|Big Beef Burritos Supreme |
I kill you with corndog stick! I fry your hand.
|Hugo Gorilla |
Three nutritionally suitable and pre-portioned hots and a cot.
|Menudo con queso |
"Textured vegetable protein" -- the thought of being vegetarian in prison gives me big-time willies.
Don't eat the pasta, O'Reilly and Adebisi put glass in it
|Frank Rizzo |
auto 1 star for advert, didnt watch it past that...
|sloth love crunk |
All of that food looked disgusting
Something feels really wrong about an Infiniti ad tacked on to an examination of how they can feed prisoners on under twenty cents a portion because the Chinese labor costs are "almost nothing."
One star for advertising.
Guy at 1:42 wearing a Blizzard shirt.
Also: textured vegetable protein.
This is really what it's all about. I never would have considered finding something like this on Youtube and it was completely fascinating.
|Ranma X. |
Utterly fascinating as MK said, yet it's so goddamn depressing at the same time.
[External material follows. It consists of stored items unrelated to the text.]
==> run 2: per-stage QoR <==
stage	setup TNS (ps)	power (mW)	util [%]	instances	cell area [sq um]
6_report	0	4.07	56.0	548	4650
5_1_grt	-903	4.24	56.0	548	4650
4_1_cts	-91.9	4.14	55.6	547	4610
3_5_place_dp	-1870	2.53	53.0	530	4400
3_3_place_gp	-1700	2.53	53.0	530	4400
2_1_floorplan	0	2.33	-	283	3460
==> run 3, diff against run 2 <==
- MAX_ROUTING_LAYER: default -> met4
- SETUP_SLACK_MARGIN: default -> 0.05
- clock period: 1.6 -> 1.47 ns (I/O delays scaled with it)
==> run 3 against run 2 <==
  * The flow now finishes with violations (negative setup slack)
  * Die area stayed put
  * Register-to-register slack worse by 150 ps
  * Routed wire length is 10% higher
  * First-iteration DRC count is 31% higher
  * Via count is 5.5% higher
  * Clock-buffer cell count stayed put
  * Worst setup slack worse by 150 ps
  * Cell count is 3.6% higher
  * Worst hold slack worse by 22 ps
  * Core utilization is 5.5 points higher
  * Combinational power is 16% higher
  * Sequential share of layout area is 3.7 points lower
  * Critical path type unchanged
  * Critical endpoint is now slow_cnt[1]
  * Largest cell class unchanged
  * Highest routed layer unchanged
File: src/rtl/blink_gen.sv
// Square-wave flasher with a programmable half period.
// Assumes a free-running system clock; output is low while disabled.
`timescale 1ns/10ps
`default_nettype none

module blink_gen #(
  parameter int unsigned HALF = 4
) (
  // Clock and reset
  input wire logic sys_clk,
  input wire logic nrst,
  // Control
  input wire logic en,
  output logic blink
);

  typedef struct packed {
    logic [31:0] cnt;
    logic out;
  } blink_st_t;

  blink_st_t s;
  blink_st_t next_s;

  always_comb
  begin
    next_s = s;
    if (!en)
    begin
      next_s = '0;
    end
    else if (s.cnt == 32'(HALF - 1))
    begin
      next_s.cnt = '0;
      next_s.out = ~s.out;
    end
    else
    begin
      next_s.cnt = s.cnt + 32'h1;
    end
  end

  always_ff @(posedge sys_clk)
  begin
    if (!nrst)
      s <= '0;
    else
      s <= next_s;
  end

  assign blink = s.out;

endmodule
`default_nettype wire

File: src/rtl/logr_house.sv
// Housekeeping top: display blanking, indicators, modem and receiver power.
// Assumes all inputs synchronous to sys_clk and a single-cycle strobe bus.
//
// Implementation choices: the strobed register port and the placing of the registers.
`timescale 1ns/10ps
`default_nettype none

module logr_house #(
  parameter int unsigned SEC_CYC = logr_pkg::SEC_CYC,
  parameter int unsigned HB_HALF = logr_pkg::HB_HALF_CYC,
  parameter int unsigned MB_HALF = logr_pkg::MB_HALF_CYC,
  parameter int unsigned GB_HALF = logr_pkg::GB_HALF_CYC
) (
  // Clock and reset
  input wire logic sys_clk,
  input wire logic nrst,
  // Register port
  input wire logic [logr_pkg::ADDR_W-1:0] reg_addr,
  input wire logic [31:0] reg_wdata,
  input wire logic reg_wr,
  input wire logic reg_rd,
  output logic [31:0] reg_rdata,
  // Keypad and display
  input wire logic key_press,
  output logic display_on,
  // Modem
  input wire logic modem_reg,
  output logic int_modem_pwr,
  output logic ext_com_pwr,
  output logic com_route_ext,
  // Positioning receiver and host link
  input wire logic gps_fix,
  input wire logic gps_utc_valid,
  input wire logic [logr_pkg::SEC_W-1:0] gps_utc_sec,
  input wire logic [logr_pkg::DAY_W-1:0] gps_utc_day,
  input wire logic rt_link_up,
  output logic gps_pwr,
  // Indicators
  output logic led_modem,
  output logic led_cpu,
  output logic led_gps,
  // Timestamp
  output logic [logr_pkg::SEC_W-1:0] time_sec,
  output logic [logr_pkg::DAY_W-1:0] time_day
);

  import logr_pkg::*;

  // ****************************************
  // State
  // ****************************************
  typedef struct packed {
    logic disp;
    logic [7:0] idle;
    logic gps;
    logic started;
    logic synced;
    logic link_q;
    logic [7:0] mode;
    logic [7:0] mtype;
    logic men;
    logic int_pwr;
    logic ext_pwr;
    logic route_ext;
    logic led_m;
    logic led_c;
    logic led_g;
    logic [31:0] rdata;
  } house_st_t;

  house_st_t s;
  house_st_t next_s;

  logic use_ext;
  logic powered;
  logic gps_trig;
  logic gps_end;
  logic sync_done;
  logic ld_sec;
  logic ld_day;
  logic [SEC_W-1:0] ld_sec_val;
  logic [DAY_W-1:0] ld_day_val;
  logic sec_tick;
  logic blink_hb;
  logic blink_mdm;
  logic blink_gps;
  logic [SEC_W-1:0] rtc_sec;
  logic [DAY_W-1:0] rtc_day;

  // ****************************************
  // Time base and flashers
  // ****************************************
  rtc_count #(
    .TICK(SEC_CYC)
  ) u_rtc (
    .sys_clk(sys_clk),
    .nrst(nrst),
    .ld_sec(ld_sec),
    .ld_sec_val(ld_sec_val),
    .ld_day(ld_day),
    .ld_day_val(ld_day_val),
    .sec(rtc_sec),
    .day(rtc_day),
    .tick(sec_tick)
  );

  blink_gen #(
    .HALF(HB_HALF)
  ) u_hb (
    .sys_clk(sys_clk),
    .nrst(nrst),
    .en(1'b1),
    .blink(blink_hb)
  );

  blink_gen #(
    .HALF(MB_HALF)
  ) u_mdm (
    .sys_clk(sys_clk),
    .nrst(nrst),
    .en(powered & modem_reg),
    .blink(blink_mdm)
  );

  // Third flasher reuses the same cell; area is small next to the dividers
  blink_gen #(
    .HALF(GB_HALF)
  ) u_gps (
    .sys_clk(sys_clk),
    .nrst(nrst),
    .en(s.synced),
    .blink(blink_gps)
  );

  // ****************************************
  // Next-state logic
  // ****************************************
  always_comb
  begin
    next_s = s;
    powered = s.int_pwr | s.ext_pwr;
    if (s.mode[MODE_SEL_BIT])
      use_ext = s.mode[MODE_FORCE_BIT];
    else
      use_ext = (s.mtype != MODEM_TYPE_INT);
    sync_done = s.gps & gps_fix & gps_utc_valid;
    gps_trig = !s.started;
    gps_trig = gps_trig | (key_press & !s.disp);
    gps_trig = gps_trig | (rt_link_up & !s.link_q);
    gps_trig = gps_trig | (sec_tick & (rtc_sec == SEC_W'(SYNC_SEC)));
    gps_end = sync_done | (!rt_link_up & s.link_q);
    ld_sec = 1'b0;
    ld_day = 1'b0;
    ld_sec_val = gps_utc_sec;
    ld_day_val = gps_utc_day;

    next_s.started = 1'b1;
    next_s.link_q = rt_link_up;

    if (key_press)
    begin
      next_s.idle = '0;
      next_s.disp = 1'b1;
    end
    else if (s.disp && sec_tick)
    begin
      if (s.idle == 8'(DISP_TIMEOUT_S - 1))
      begin
        next_s.disp = 1'b0;
        next_s.idle = '0;
      end
      else
        next_s.idle = s.idle + 8'h01;
    end

    if (gps_trig)
      next_s.gps = 1'b1;
    else if (gps_end)
      next_s.gps = 1'b0;

    if (sync_done)
    begin
      ld_sec = 1'b1;
      ld_day = 1'b1;
      next_s.synced = 1'b1;
    end

    // Register writes; receiver time beats a software time write
    if (reg_wr)
    begin
      unique case (reg_addr)
        ADDR_MODE: next_s.mode = reg_wdata[7:0];
        ADDR_CTRL:
        begin
          next_s.mtype = reg_wdata[7:0];
          next_s.men = reg_wdata[CTRL_EN_BIT];
        end
        ADDR_TSEC:
        begin
          if (!sync_done)
          begin
            ld_sec = 1'b1;
            ld_sec_val = reg_wdata[SEC_W-1:0];
          end
        end
        ADDR_TDAY:
        begin
          if (!sync_done)
          begin
            ld_day = 1'b1;
            ld_day_val = reg_wdata[DAY_W-1:0];
          end
        end
        default: ;
      endcase
    end

    next_s.int_pwr = s.men & !use_ext;
    next_s.ext_pwr = s.men & use_ext;
    next_s.route_ext = use_ext;

    if (!powered)
      next_s.led_m = 1'b0;
    else if (!modem_reg)
      next_s.led_m = 1'b1;
    else
      next_s.led_m = blink_mdm;

    next_s.led_c = s.disp | blink_hb;
    next_s.led_g = s.synced & blink_gps;

    // Read data valid only in the cycle after the strobe
    next_s.rdata = '0;
    if (reg_rd)
    begin
      unique case (reg_addr)
        ADDR_MODE: next_s.rdata = {24'h000000, s.mode};
        ADDR_CTRL: next_s.rdata = {23'h000000, s.men, s.mtype};
        ADDR_STATUS:
          next_s.rdata = {23'h000000, s.led_g, s.led_c, s.led_m,
                          s.ext_pwr, s.int_pwr, s.route_ext,
                          s.synced, s.gps, s.disp};
        ADDR_TSEC: next_s.rdata = {15'h0000, rtc_sec};
        ADDR_TDAY: next_s.rdata = {16'h0000, rtc_day};
        default: next_s.rdata = '0;
      endcase
    end
  end

  // ****************************************
  // State register
  // ****************************************
  always_ff @(posedge sys_clk)
  begin
    if (!nrst)
      s <= '{disp: DISP_RST, mode: MODE_RST, mtype: MODEM_TYPE_RST,
             men: MODEM_EN_RST, default: '0};
    else
      s <= next_s;
  end

  // ****************************************
  // Outputs
  // ****************************************
  assign reg_rdata = s.rdata;
  assign display_on = s.disp;
  assign int_modem_pwr = s.int_pwr;
  assign ext_com_pwr = s.ext_pwr;
  assign com_route_ext = s.route_ext;
  assign gps_pwr = s.gps;
  assign led_modem = s.led_m;
  assign led_cpu = s.led_c;
  assign led_gps = s.led_g;
  assign time_sec = rtc_sec;
  assign time_day = rtc_day;
endmodule
`default_nettype wire

File: src/rtl/rtc_count.sv
// Time-of-day and day counter with load ports.
// Assumes the flops sit on the backup supply so time survives main power loss.
`timescale 1ns/10ps
`default_nettype none

module rtc_count
  import logr_pkg::*;
#(
  parameter int unsigned TICK = SEC_CYC
) (
  // Clock and reset
  input wire logic sys_clk,
  input wire logic nrst,
  // Loads
  input wire logic ld_sec,
  input wire logic [SEC_W-1:0] ld_sec_val,
  input wire logic ld_day,
  input wire logic [DAY_W-1:0] ld_day_val,
  // Time
  output logic [SEC_W-1:0] sec,
  output logic [DAY_W-1:0] day,
  output logic tick
);

  typedef struct packed {
    logic [31:0] div;
    logic [SEC_W-1:0] sec;
    logic [DAY_W-1:0] day;
    logic tick;
  } rtc_st_t;

  rtc_st_t s;
  rtc_st_t next_s;

  always_comb
  begin
    next_s = s;
    next_s.tick = 1'b0;
    if (s.div == 32'(TICK - 1))
    begin
      next_s.div = '0;
      next_s.tick = 1'b1;
      if (s.sec == SEC_W'(SEC_PER_DAY - 1))
      begin
        next_s.sec = '0;
        next_s.day = s.day + DAY_W'(1);
      end
      else
        next_s.sec = s.sec + SEC_W'(1);
    end
    else
      next_s.div = s.div + 32'h1;
    if (ld_sec)
    begin
      next_s.sec = ld_sec_val;
      next_s.div = '0;
    end
    if (ld_day)
      next_s.day = ld_day_val;
  end

  always_ff @(posedge sys_clk)
  begin
    if (!nrst)
      s <= '0;
    else
      s <= next_s;
  end

  assign sec = s.sec;
  assign day = s.day;
  assign tick = s.tick;

endmodule
`default_nettype wire
`src/adc_port_pkg.sv`:
```
// Constants, offsets and types shared by the serial result port.
// Assumes a 125 MHz core clock and a 32-bit AHB-Lite register bus.
package adc_port_pkg;

  // ==========================================================
  // Data path
  localparam int RESULT_W = 16;
  localparam logic [4:0] FRAME_BITS = 5'h10;
  localparam logic [4:0] LAST_BIT = 5'h0f;
  localparam logic [1:0] PH_RISE = 2'h1;
  localparam logic [1:0] PH_LAST = 2'h3;
  localparam logic [4:0] ERR_PULSE_CYCLES = 5'h10;

  // ==========================================================
  // Pin synchroniser lanes
  localparam int SYNC_W = 7;
  localparam int LN_SER = 0;
  localparam int LN_EXT = 1;
  localparam int LN_INV = 2;
  localparam int LN_FPOL = 3;
  localparam int LN_BIN = 4;
  localparam int LN_RDC = 5;
  localparam int LN_SCLK = 6;

  // ==========================================================
  // Register map, byte addresses
  localparam int ADDR_W = 8;
  localparam logic [7:0] OFS_CTRL = 8'h00;
  localparam logic [7:0] OFS_STATUS = 8'h04;
  localparam logic [7:0] OFS_MASK = 8'h08;
  localparam logic [7:0] OFS_STATE = 8'h0c;
  localparam logic [7:0] OFS_RESULT = 8'h10;

  // Status and mask layout
  localparam int EV_W = 3;
  localparam int EV_LOADED = 0;
  localparam int EV_FRAME_DONE = 1;
  localparam int EV_RD_ERROR = 2;

  // Reset values
  localparam logic [7:0] DIV_RST = 8'h03;
  localparam logic [EV_W-1:0] MASK_RST = 3'h0;

  // ==========================================================
  // Link states
  typedef enum logic [1:0] {
    ST_IDLE,
    ST_LOADED,
    ST_SHIFT
  } link_state_t;

endpackage : adc_port_pkg

```
`src/adc_serial_result_port.sv`:
```
// Serial and parallel result port of a 16-bit sampling converter.
// Assumes conv_start_in and conv_done_in are one-cycle core-clock pulses.
//
// How it works
// With serial_parallel_select low, pins 6 to 11 carry result bits 6 to 11.
// In serial mode clock_invert_select inverts the shift clock, master or slave.
// With external clock, the chain input reaches the output 16 clocks into a read.
// Internal clock and read_mode high: the old result shifts during conversion.
// Internal clock and read_mode low: the result shifts once conversion is done.
// Results sit in a shift register and leave most significant bit first.
// output_coding_select high gives plain binary, low inverts the top bit.
// Internal clock: each output bit is stable over both shift clock edges.
// External clock, no inversion: output changes on rising edges.
// External clock, inverted: output changes on falling edges.
// clock_source_select decides whether the shift clock pin drives or listens.
// Low selects the internal clock; high makes output follow the host clock.
// Internal clock, frame_polarity_select low: frame_marker high over valid data.
// Internal clock, frame_polarity_select high: frame_marker low over valid data.
// Serial with external clock: pin 11 is the incomplete_read_flag.
// A slave read unfinished at the next result is dropped and the flag pulses.
// A chain host gives 16 clocks per chained converter within one read.
`timescale 1ns/1ps
module adc_serial_result_port (
  // Clock and reset
  input wire logic core_clk_in,
  input wire logic rst_in,
  // AHB-Lite slave
  input wire logic hsel_in,
  input wire logic [31:0] haddr_in,
  input wire logic [1:0] htrans_in,
  input wire logic hwrite_in,
  input wire logic [2:0] hsize_in,
  input wire logic [31:0] hwdata_in,
  input wire logic hready_in,
  output logic hreadyout_out,
  output logic hresp_out,
  output logic [31:0] hrdata_out,
  // Interrupt
  output logic irq_out,
  // Converter core
  input wire logic conv_start_in,
  input wire logic conv_done_in,
  input wire logic [15:0] conv_result_in,
  // Mode select pins
  input wire logic serial_parallel_select_in,
  input wire logic clock_source_select_in,
  input wire logic frame_polarity_select_in,
  input wire logic output_coding_select_in,
  // Multiplexed pins
  input wire logic clock_invert_select_in,
  output logic pin6_out,
  output logic pin6_oe_out,
  input wire logic read_mode_or_chain_input_in,
  output logic pin7_out,
  output logic pin7_oe_out,
  output logic serial_result_out,
  input wire logic shift_clock_in,
  output logic shift_clock_out,
  output logic shift_clock_oe_out,
  output logic frame_marker_out,
  output logic incomplete_read_flag_out
);

  typedef struct packed {
    adc_port_pkg::link_state_t state;
    logic [15:0] result;
    logic [15:0] shreg;
    logic [4:0] bit_cnt;
    logic [1:0] phase;
    logic [7:0] div_cnt;
    logic launch_prev;
    logic sclk;
    logic frame;
    logic [4:0] err_cnt;
    logic [7:0] div;
    logic [adc_port_pkg::EV_W-1:0] status;
    logic [adc_port_pkg::EV_W-1:0] mask;
    logic irq;
    logic wr_pend;
    logic [7:0] wr_addr;
    logic [31:0] rdata;
  } port_state_t;

  port_state_t r;
  port_state_t n;

  logic [adc_port_pkg::SYNC_W-1:0] pins_async;
  logic [adc_port_pkg::SYNC_W-1:0] pins_sync;
  logic ser_mode;
  logic ext_clk;
  logic inv_clk;
  logic frame_pol;
  logic bin_code;
  logic rd_chain;
  logic sclk_lvl;

  // ==========================================================
  // Pin synchronisers
  assign pins_async = {shift_clock_in, read_mode_or_chain_input_in, output_coding_select_in,
                       frame_polarity_select_in, clock_invert_select_in,
                       clock_source_select_in, serial_parallel_select_in};

  pin_sync #(
    .WIDTH(adc_port_pkg::SYNC_W)
  ) u_pin_sync (
    .clk_in(core_clk_in),
    .rst_in(rst_in),
    .async_in(pins_async),
    .sync_out(pins_sync)
  );

  assign ser_mode = pins_sync[adc_port_pkg::LN_SER];
  assign ext_clk = pins_sync[adc_port_pkg::LN_EXT];
  assign inv_clk = pins_sync[adc_port_pkg::LN_INV];
  assign frame_pol = pins_sync[adc_port_pkg::LN_FPOL];
  assign bin_code = pins_sync[adc_port_pkg::LN_BIN];
  assign rd_chain = pins_sync[adc_port_pkg::LN_RDC];
  assign sclk_lvl = pins_sync[adc_port_pkg::LN_SCLK];

  // ==========================================================
  // Helpers
  function automatic logic [15:0] code_result(input logic [15:0] raw, input logic bin);
    code_result = {raw[15] ^ ~bin, raw[14:0]};
  endfunction : code_result

  function automatic logic [31:0] read_word(input logic [7:0] addr, input port_state_t s);
    read_word = 32'h0000_0000;
    unique case (addr)
      adc_port_pkg::OFS_CTRL: read_word = {24'h00_0000, s.div};
      adc_port_pkg::OFS_STATUS: read_word = {29'h0000_0000, s.status};
      adc_port_pkg::OFS_MASK: read_word = {29'h0000_0000, s.mask};
      adc_port_pkg::OFS_STATE: read_word = {16'h0000, 4'h0, s.err_cnt != 5'h00,
                                            s.bit_cnt, s.phase, s.frame, s.sclk, s.state};
      adc_port_pkg::OFS_RESULT: read_word = {16'h0000, s.result};
      default: read_word = 32'h0000_0000;
    endcase
  endfunction : read_word

  // ==========================================================
  // Next state
  always_comb begin
    logic tick;
    logic launch_lvl;
    logic launch_edge;
    logic start;
    logic [adc_port_pkg::EV_W-1:0] ev;
    logic [adc_port_pkg::EV_W-1:0] clr;
    tick = 1'b0;
    launch_lvl = 1'b0;
    launch_edge = 1'b0;
    start = 1'b0;
    ev = '0;
    clr = '0;
    n = r;

    // Result capture, always in stored coding
    if (conv_done_in) begin
      n.result = code_result(conv_result_in, bin_code);
      ev[adc_port_pkg::EV_LOADED] = 1'b1;
    end

    // Host clock edges, inversion picks the launch edge
    launch_lvl = sclk_lvl ^ inv_clk;
    launch_edge = launch_lvl & ~r.launch_prev;
    n.launch_prev = launch_lvl;

    // Internal clock divider
    // Compare with >= so a lowered divisor never waits out a full wrap
    if (r.div_cnt >= r.div) begin
      tick = 1'b1;
      n.div_cnt = 8'h00;
    end else begin
      n.div_cnt = r.div_cnt + 8'h01;
    end

    if (r.err_cnt != 5'h00) begin
      n.err_cnt = r.err_cnt - 5'h01;
    end

    if (!ser_mode) begin
      n.state = adc_port_pkg::ST_IDLE;
      n.frame = 1'b0;
      n.phase = 2'h0;
      n.bit_cnt = 5'h00;
    end else if (ext_clk) begin
      // Slave: output follows the host clock
      if (launch_edge) begin
        n.shreg = {r.shreg[14:0], rd_chain};
        if (r.bit_cnt != adc_port_pkg::FRAME_BITS) begin
          n.bit_cnt = r.bit_cnt + 5'h01;
        end
        if (r.bit_cnt == adc_port_pkg::LAST_BIT) begin
          n.state = adc_port_pkg::ST_IDLE;
          ev[adc_port_pkg::EV_FRAME_DONE] = 1'b1;
        end else if (r.state == adc_port_pkg::ST_LOADED) begin
          n.state = adc_port_pkg::ST_SHIFT;
        end
      end
      if (conv_done_in) begin
        if (r.state == adc_port_pkg::ST_SHIFT) begin
          n.err_cnt = adc_port_pkg::ERR_PULSE_CYCLES;
          ev[adc_port_pkg::EV_RD_ERROR] = 1'b1;
        end
        n.shreg = code_result(conv_result_in, bin_code);
        n.bit_cnt = 5'h00;
        n.state = adc_port_pkg::ST_LOADED;
      end
      n.frame = 1'b0;
      n.phase = 2'h0;
    end else begin
      // Master: four phases per bit, data moves only while the clock rests at its idle level (low, high when inverted)
      unique case (r.state)
        adc_port_pkg::ST_IDLE, adc_port_pkg::ST_LOADED: begin
          start = rd_chain ? conv_start_in : conv_done_in;
          if (start) begin
            n.shreg = rd_chain ? r.result : code_result(conv_result_in, bin_code);
            n.state = adc_port_pkg::ST_SHIFT;
            n.frame = 1'b1;
            n.phase = 2'h0;
            n.bit_cnt = 5'h00;
          end else begin
            n.state = adc_port_pkg::ST_IDLE;
          end
        end
        adc_port_pkg::ST_SHIFT: begin
          if (tick) begin
            n.phase = r.phase + 2'h1;
            if (r.phase == adc_port_pkg::PH_LAST) begin
              n.bit_cnt = r.bit_cnt + 5'h01;
              if (r.bit_cnt == adc_port_pkg::LAST_BIT) begin
                n.state = adc_port_pkg::ST_IDLE;
                n.frame = 1'b0;
                ev[adc_port_pkg::EV_FRAME_DONE] = 1'b1;
              end else begin
                n.shreg = {r.shreg[14:0], 1'b0};
              end
            end
          end
        end
      endcase
    end

    // Clock pin level: high only in the rise phase, then inverted on request
    n.sclk = ((r.state == adc_port_pkg::ST_SHIFT) && !ext_clk && ser_mode &&
              (n.phase == adc_port_pkg::PH_RISE)) ^ inv_clk;

    // Bus data phase write; a read just after a write sees the old value
    if (r.wr_pend) begin
      unique case (r.wr_addr)
        adc_port_pkg::OFS_CTRL: n.div = hwdata_in[7:0];
        adc_port_pkg::OFS_STATUS: clr = hwdata_in[adc_port_pkg::EV_W-1:0];
        adc_port_pkg::OFS_MASK: n.mask = hwdata_in[adc_port_pkg::EV_W-1:0];
        default: n.div = r.div;
      endcase
    end

    // New events win over a clear in the same cycle
    n.status = (r.status & ~clr) | ev;
    n.irq = |(n.status & n.mask);

    // Bus address phase, zero wait states
    n.wr_pend = 1'b0;
    if (hsel_in && htrans_in[1] && hready_in) begin
      n.wr_pend = hwrite_in;
      n.wr_addr = haddr_in[adc_port_pkg::ADDR_W-1:0];
      n.rdata = hwrite_in ? 32'h0000_0000 : read_word(haddr_in[adc_port_pkg::ADDR_W-1:0], r);
    end
  end

  always_ff @(posedge core_clk_in or posedge rst_in) begin
    if (rst_in) begin
      r <= '0;
      r.div <= adc_port_pkg::DIV_RST;
      r.mask <= adc_port_pkg::MASK_RST;
      r.state <= adc_port_pkg::ST_IDLE;
    end else begin
      r <= n;
    end
  end

  // ==========================================================
  // Outputs
  assign hreadyout_out = 1'b1;
  assign hresp_out = 1'b0;
  assign hrdata_out = r.rdata;
  assign irq_out = r.irq;

  // Parallel bits when not serial
  assign pin6_out = r.result[6];
  assign pin6_oe_out = ~ser_mode;
  assign pin7_out = r.result[7];
  assign pin7_oe_out = ~ser_mode;
  assign serial_result_out = ser_mode ? r.shreg[15] : r.result[8];
  assign shift_clock_out = ser_mode ? r.sclk : r.result[9];
  assign shift_clock_oe_out = ~ser_mode | ~ext_clk;
  assign frame_marker_out = ser_mode ? (r.frame ^ frame_pol) : r.result[10];
  assign incomplete_read_flag_out = ser_mode ? (ext_clk & (r.err_cnt != 5'h00))
                                             : r.result[11];

endmodule : adc_serial_result_port

```
`src/pin_sync.sv`:
```
// Two-flop synchroniser bank for pins from outside the core clock.
// Assumes each lane is an independent level; no bus coherency.
`timescale 1ns/1ps
module pin_sync #(
  parameter int WIDTH = 1
) (
  // Clock and reset
  input wire logic clk_in,
  input wire logic rst_in,
  // Lanes
  input wire logic [WIDTH-1:0] async_in,
  output logic [WIDTH-1:0] sync_out
);

  typedef struct packed {
    logic [WIDTH-1:0] stage1;
    logic [WIDTH-1:0] stage2;
  } sync_state_t;

  sync_state_t r;
  sync_state_t n;

  // ==========================================================
  // First stage feeds only the second
  always_comb begin
    n = r;
    n.stage1 = async_in;
    n.stage2 = r.stage1;
  end

  always_ff @(posedge clk_in or posedge rst_in) begin
    if (rst_in) begin
      r <= '0;
    end else begin
      r <= n;
    end
  end

  assign sync_out = r.stage2;

endmodule : pin_sync

```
It's certainly no worse than the food I ate for 18 years while living at home
|Rodents of Unusual Size |
In ten years from now, the Chinese will export Nutritional Prison Food Substance #9 aka the Most Honorable Colonel's Secret Chicken Recipe.
At least they'll call it that.
Textured vegetable protein is made of people. Also, this is Iron Chef Institutional.
"Portion control" Screw that. Give the prisoners alot of food and they will get fat and docile, therefore easier to control and/or process into the tasty treats of the future.
I'm mesmerized by the fat woman
This is the craziest thing I have seen in quite some time. I can't even think of anything funny to say.
God, I'm so glad I'm not required to eat at the college cafeteria anymore. Our food grade was below prison level; as they said, requirements for schools are even lower. Fuck you, Sodexho.
Dude, fuck the stick, that corndog looks like it could be used as a weapon.
|j lzrd / swift idiot |
Dear fucking lord.
They do not have sticks in prison.
I can't believe nobody had anything to say about CELL-EBRITY FOOD SYSTEMS, INC.
that's clever, goddamnit!
|Mister Yuck |
Five because I am eating that shit, every day, in the dorms.